Return each line of the listing that follows in which the string "property" can be found.

- - -

**src/rtl/uartrx_pkg.sv**
```systemverilog
package uartrx_pkg;
  // One queue entry; bit layout is the software-visible data word.
  typedef struct packed {
    logic       valid;
    logic       frame_err;
    logic       par_err;
    logic       brk;
    logic [7:0] data;
  } rx_entry_t;

  localparam int unsigned ENTRY_W    = $bits(rx_entry_t);
  localparam int unsigned OVS        = 16;
  localparam int unsigned CHAR_TICKS = OVS * 10;

  typedef enum logic [2:0] {
    RX_IDLE, RX_START, RX_DATA, RX_PAR, RX_STOP, RX_HOLD
  } rx_state_t;
endpackage

```
**src/rtl/uartrx_deser.sv**
```systemverilog
module uartrx_deser
  import uartrx_pkg::*;
#(
  parameter int unsigned DIV_W = 16
) (
  input  logic             clk,
  input  logic             rst_n,
  input  logic             rx_en,
  input  logic             baud_en,
  input  logic [DIV_W-1:0] div,
  input  logic             par_en,
  input  logic             par_odd,
  input  logic             rx_line,
  output logic             tick,
  output logic             push,
  output rx_entry_t        entry
);
  logic [1:0]       sync_q;
  logic             rx_s;
  logic [DIV_W-1:0] dcnt_q, dcnt_d;
  rx_state_t        st_q, st_d;
  logic [3:0]       sub_q, sub_d;
  logic [2:0]       idx_q, idx_d;
  logic [7:0]       shf_q, shf_d;
  logic             pbit_q, pbit_d;
  logic             push_q, push_d;
  rx_entry_t        ent_q, ent_d;
  logic             run;

  assign rx_s = sync_q[1];
  assign run  = rx_en & baud_en;
  assign tick = baud_en && (dcnt_q == div);

  always_comb begin
    dcnt_d = !baud_en ? '0 : (tick ? '0 : dcnt_q + 1'b1);
    st_d   = st_q;
    sub_d  = sub_q;
    idx_d  = idx_q;
    shf_d  = shf_q;
    pbit_d = pbit_q;
    push_d = 1'b0;
    ent_d  = ent_q;
    if (!run) begin
      st_d = RX_IDLE;
    end else begin
      case (st_q)
        RX_IDLE: if (!rx_s) begin st_d = RX_START; sub_d = '0; end
        RX_START: if (tick) begin
          if (sub_q == 4'd7) begin
            sub_d  = '0;
            idx_d  = '0;
            pbit_d = 1'b0;
            st_d   = rx_s ? RX_IDLE : RX_DATA;
          end else sub_d = sub_q + 1'b1;
        end
        RX_DATA: if (tick) begin
          sub_d = sub_q + 1'b1;
          if (sub_q == 4'd15) begin
            shf_d = {rx_s, shf_q[7:1]};
            idx_d = idx_q + 1'b1;
            if (idx_q == 3'd7) st_d = par_en ? RX_PAR : RX_STOP;
          end
        end
        RX_PAR: if (tick) begin
          sub_d = sub_q + 1'b1;
          if (sub_q == 4'd15) begin pbit_d = rx_s; st_d = RX_STOP; end
        end
        RX_STOP: if (tick) begin
          sub_d = sub_q + 1'b1;
          if (sub_q == 4'd15) begin
            push_d          = 1'b1;
            ent_d.valid     = 1'b1;
            ent_d.data      = shf_q;
            ent_d.frame_err = !rx_s;
            ent_d.brk       = !rx_s && (shf_q == 8'h00) && !(par_en && pbit_q);
            ent_d.par_err   = par_en && ((^shf_q ^ pbit_q) != par_odd);
            st_d            = rx_s ? RX_IDLE : RX_HOLD;
          end
        end
        RX_HOLD: if (rx_s) st_d = RX_IDLE;
        default: st_d = RX_IDLE;
      endcase
    end
  end

  always_ff @(posedge clk or negedge rst_n) begin
    if (!rst_n) begin
      sync_q <= 2'b11;
      dcnt_q <= '0;
      st_q   <= RX_IDLE;
      sub_q  <= '0;
      idx_q  <= '0;
      shf_q  <= '0;
      pbit_q <= 1'b0;
      push_q <= 1'b0;
      ent_q  <= '0;
    end else begin
      sync_q <= {sync_q[0], rx_line};
      dcnt_q <= dcnt_d;
      st_q   <= st_d;
      sub_q  <= sub_d;
      idx_q  <= idx_d;
      shf_q  <= shf_d;
      pbit_q <= pbit_d;
      push_q <= push_d;
      ent_q  <= ent_d;
    end
  end

  assign push  = push_q;
  assign entry = ent_q;

  // a disabled receiver never produces a character
  a_r9_off_no_push: assert property (@(posedge clk) disable iff (!rst_n)
    !run |=> !push_q);
endmodule

```
**src/rtl/uartrx_fifo.sv**
```systemverilog
module uartrx_fifo #(
  parameter int unsigned DEPTH = 16,
  parameter int unsigned W     = 12,
  localparam int unsigned PTR_W = $clog2(DEPTH),
  localparam int unsigned LVL_W = $clog2(DEPTH + 1)
) (
  input  logic             clk,
  input  logic             rst_n,
  input  logic             clear,
  input  logic             push,
  input  logic [W-1:0]     din,
  input  logic             pop,
  output logic [W-1:0]     dout,
  output logic [LVL_W-1:0] level,
  output logic             empty,
  output logic             full,
  output logic             drop
);
  logic [W-1:0]     mem_q [DEPTH];
  logic [PTR_W-1:0] wp_q, wp_d, rp_q, rp_d;
  logic [LVL_W-1:0] lvl_q, lvl_d;
  logic             do_push, do_pop;

  assign empty   = (lvl_q == '0);
  assign full    = (lvl_q == LVL_W'(DEPTH));
  assign do_push = push && !full && !clear;
  assign do_pop  = pop && !empty && !clear;
  assign drop    = push && full && !clear;

  always_comb begin
    wp_d  = wp_q;
    rp_d  = rp_q;
    lvl_d = lvl_q;
    if (clear) begin
      wp_d  = '0;
      rp_d  = '0;
      lvl_d = '0;
    end else begin
      if (do_push) wp_d = (wp_q == PTR_W'(DEPTH - 1)) ? '0 : wp_q + 1'b1;
      if (do_pop)  rp_d = (rp_q == PTR_W'(DEPTH - 1)) ? '0 : rp_q + 1'b1;
      if (do_push && !do_pop)      lvl_d = lvl_q + 1'b1;
      else if (do_pop && !do_push) lvl_d = lvl_q - 1'b1;
    end
  end

  always_ff @(posedge clk or negedge rst_n) begin
    if (!rst_n) begin
      wp_q  <= '0;
      rp_q  <= '0;
      lvl_q <= '0;
    end else begin
      wp_q  <= wp_d;
      rp_q  <= rp_d;
      lvl_q <= lvl_d;
    end
  end

  always_ff @(posedge clk) begin
    if (do_push) mem_q[wp_q] <= din;
  end

  assign dout  = mem_q[rp_q];
  assign level = lvl_q;

  // fill level never passes the depth
  a_r5_no_overflow: assert property (@(posedge clk) disable iff (!rst_n)
    lvl_q <= LVL_W'(DEPTH));
  // a full queue stays full until a pop or flush
  a_r5_full_hold: assert property (@(posedge clk) disable iff (!rst_n)
    full && !pop && !clear |=> full);
endmodule

```
**src/rtl/uartrx_irq.sv**
```systemverilog
module uartrx_irq #(
  parameter int unsigned LVL_W      = 5,
  parameter int unsigned TMO_W      = 4,
  parameter int unsigned CHAR_TICKS = 160,
  localparam int unsigned TC_W      = $clog2(CHAR_TICKS)
) (
  input  logic             clk,
  input  logic             rst_n,
  input  logic             clear,
  input  logic             push,
  input  logic             pop,
  input  logic             drop,
  input  logic             tick,
  input  logic             empty,
  input  logic [LVL_W-1:0] level,
  input  logic [LVL_W-1:0] mark,
  input  logic [TMO_W-1:0] tmo_chars,
  input  logic [2:0]       mask,
  output logic [2:0]       stat,
  output logic             irq
);
  logic             ovr_q, ovr_d, tmo_q, tmo_d, thr;
  logic [TC_W-1:0]  tc_q, tc_d;
  logic [TMO_W-1:0] cc_q, cc_d;
  logic             restart, char_end;

  assign thr      = (mark != '0) && (level >= mark);
  assign restart  = push || pop || clear || empty;
  assign char_end = tick && (tc_q == TC_W'(CHAR_TICKS - 1));

  always_comb begin
    ovr_d = clear ? 1'b0 : (ovr_q | drop);
    tc_d  = tc_q;
    cc_d  = cc_q;
    if (restart) begin
      tc_d = '0;
      cc_d = '0;
    end else if (tick) begin
      tc_d = char_end ? '0 : tc_q + 1'b1;
      if (char_end && cc_q != '1) cc_d = cc_q + 1'b1;
    end
    if (empty || clear) tmo_d = 1'b0;
    else if (tmo_chars != '0 && cc_q == tmo_chars) tmo_d = 1'b1;
    else tmo_d = tmo_q;
  end

  always_ff @(posedge clk or negedge rst_n) begin
    if (!rst_n) begin
      ovr_q <= 1'b0;
      tmo_q <= 1'b0;
      tc_q  <= '0;
      cc_q  <= '0;
    end else begin
      ovr_q <= ovr_d;
      tmo_q <= tmo_d;
      tc_q  <= tc_d;
      cc_q  <= cc_d;
    end
  end

  assign stat = {tmo_q, thr, ovr_q};
  assign irq  = |(stat & mask);

  // overrun holds until a flush
  a_r6_ovr_sticky: assert property (@(posedge clk) disable iff (!rst_n)
    ovr_q && !clear |=> ovr_q);
  // timeout status drops once the queue is empty
  a_r8_tmo_clear_empty: assert property (@(posedge clk) disable iff (!rst_n)
    empty |=> !tmo_q);
endmodule

```
**src/rtl/uartrx_top.sv**
```systemverilog
module uartrx_top
  import uartrx_pkg::*;
#(
  parameter int unsigned DEPTH = 16,
  parameter int unsigned DIV_W = 16,
  parameter int unsigned TMO_W = 4,
  localparam int unsigned LVL_W = $clog2(DEPTH + 1)
) (
  input  logic        clk,
  input  logic        rst_n,
  input  logic        rx_line,
  input  logic        reg_wr,
  input  logic        reg_rd,
  input  logic [1:0]  reg_addr,
  input  logic [31:0] reg_wdata,
  output logic [31:0] reg_rdata,
  output logic        irq
);
  localparam logic [1:0] A_CTRL = 2'd0, A_BAUD = 2'd1, A_IRQ = 2'd2, A_DATA = 2'd3;

  logic rst_meta_q, rst_q;
  always_ff @(posedge clk or negedge rst_n) begin
    if (!rst_n) {rst_q, rst_meta_q} <= 2'b00;
    else        {rst_q, rst_meta_q} <= {rst_meta_q, 1'b1};
  end

  logic             rxen_q, rxen_d, ben_q, ben_d, pen_q, pen_d, podd_q, podd_d;
  logic             clr_q, clr_d;
  logic [TMO_W-1:0] tmo_q, tmo_d;
  logic [LVL_W-1:0] mark_q, mark_d;
  logic [DIV_W-1:0] div_q, div_d;
  logic [2:0]       mask_q, mask_d;

  always_comb begin
    rxen_d = rxen_q; ben_d = ben_q; pen_d = pen_q; podd_d = podd_q;
    tmo_d = tmo_q; mark_d = mark_q; div_d = div_q; mask_d = mask_q;
    clr_d = 1'b0;
    if (reg_wr) begin
      case (reg_addr)
        A_CTRL: begin
          rxen_d = reg_wdata[0];
          ben_d  = reg_wdata[1];
          clr_d  = reg_wdata[2];
          pen_d  = reg_wdata[3];
          podd_d = reg_wdata[4];
          tmo_d  = reg_wdata[8 +: TMO_W];
          mark_d = reg_wdata[16 +: LVL_W];
        end
        A_BAUD:  div_d  = reg_wdata[DIV_W-1:0];
        A_IRQ:   mask_d = reg_wdata[2:0];
        default: ;
      endcase
    end
  end

  always_ff @(posedge clk or negedge rst_q) begin
    if (!rst_q) begin
      rxen_q <= 1'b0; ben_q <= 1'b0; pen_q <= 1'b0; podd_q <= 1'b0;
      clr_q  <= 1'b0;
      tmo_q  <= '0;
      mark_q <= LVL_W'(DEPTH / 2);
      div_q  <= '0;
      mask_q <= '0;
    end else begin
      rxen_q <= rxen_d; ben_q <= ben_d; pen_q <= pen_d; podd_q <= podd_d;
      clr_q  <= clr_d;
      tmo_q  <= tmo_d;
      mark_q <= mark_d;
      div_q  <= div_d;
      mask_q <= mask_d;
    end
  end

  logic             tick, push, pop, empty, full, drop;
  rx_entry_t        entry, head;
  logic [LVL_W-1:0] level;
  logic [2:0]       stat;

  uartrx_deser #(.DIV_W(DIV_W)) u_deser (
    .clk(clk), .rst_n(rst_q), .rx_en(rxen_q), .baud_en(ben_q), .div(div_q),
    .par_en(pen_q), .par_odd(podd_q), .rx_line(rx_line),
    .tick(tick), .push(push), .entry(entry)
  );

  assign pop = reg_rd && (reg_addr == A_DATA) && !empty;

  uartrx_fifo #(.DEPTH(DEPTH), .W(ENTRY_W)) u_fifo (
    .clk(clk), .rst_n(rst_q), .clear(clr_q), .push(push), .din(entry),
    .pop(pop), .dout(head), .level(level), .empty(empty), .full(full),
    .drop(drop)
  );

  uartrx_irq #(.LVL_W(LVL_W), .TMO_W(TMO_W), .CHAR_TICKS(CHAR_TICKS)) u_irq (
    .clk(clk), .rst_n(rst_q), .clear(clr_q), .push(push && !full),
    .pop(pop), .drop(drop), .tick(tick), .empty(empty), .level(level),
    .mark(mark_q), .tmo_chars(tmo_q), .mask(mask_q), .stat(stat), .irq(irq)
  );

  always_comb begin
    reg_rdata = '0;
    if (reg_rd) begin
      case (reg_addr)
        A_CTRL: begin
          reg_rdata[0]              = rxen_q;
          reg_rdata[1]              = ben_q;
          reg_rdata[3]              = pen_q;
          reg_rdata[4]              = podd_q;
          reg_rdata[8 +: TMO_W]     = tmo_q;
          reg_rdata[16 +: LVL_W]    = mark_q;
        end
        A_BAUD: reg_rdata[DIV_W-1:0] = div_q;
        A_IRQ: begin
          reg_rdata[2:0]  = mask_q;
          reg_rdata[10:8] = stat;
          reg_rdata[11]   = !empty;
        end
        default: if (!empty) reg_rdata[ENTRY_W-1:0] = head;
      endcase
    end
  end

  // a read of an empty queue never reports a valid character
  a_r1_empty_read: assert property (@(posedge clk) disable iff (!rst_q)
    reg_rd && reg_addr == A_DATA && empty |-> reg_rdata == 32'h0);
endmodule

```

- - -

Answer section
  a_r9_off_no_push: assert property (@(posedge clk) disable iff (!rst_n)
  a_r5_no_overflow: assert property (@(posedge clk) disable iff (!rst_n)
  a_r5_full_hold: assert property (@(posedge clk) disable iff (!rst_n)
  a_r6_ovr_sticky: assert property (@(posedge clk) disable iff (!rst_n)
  a_r8_tmo_clear_empty: assert property (@(posedge clk) disable iff (!rst_n)
  a_r1_empty_read: assert property (@(posedge clk) disable iff (!rst_q)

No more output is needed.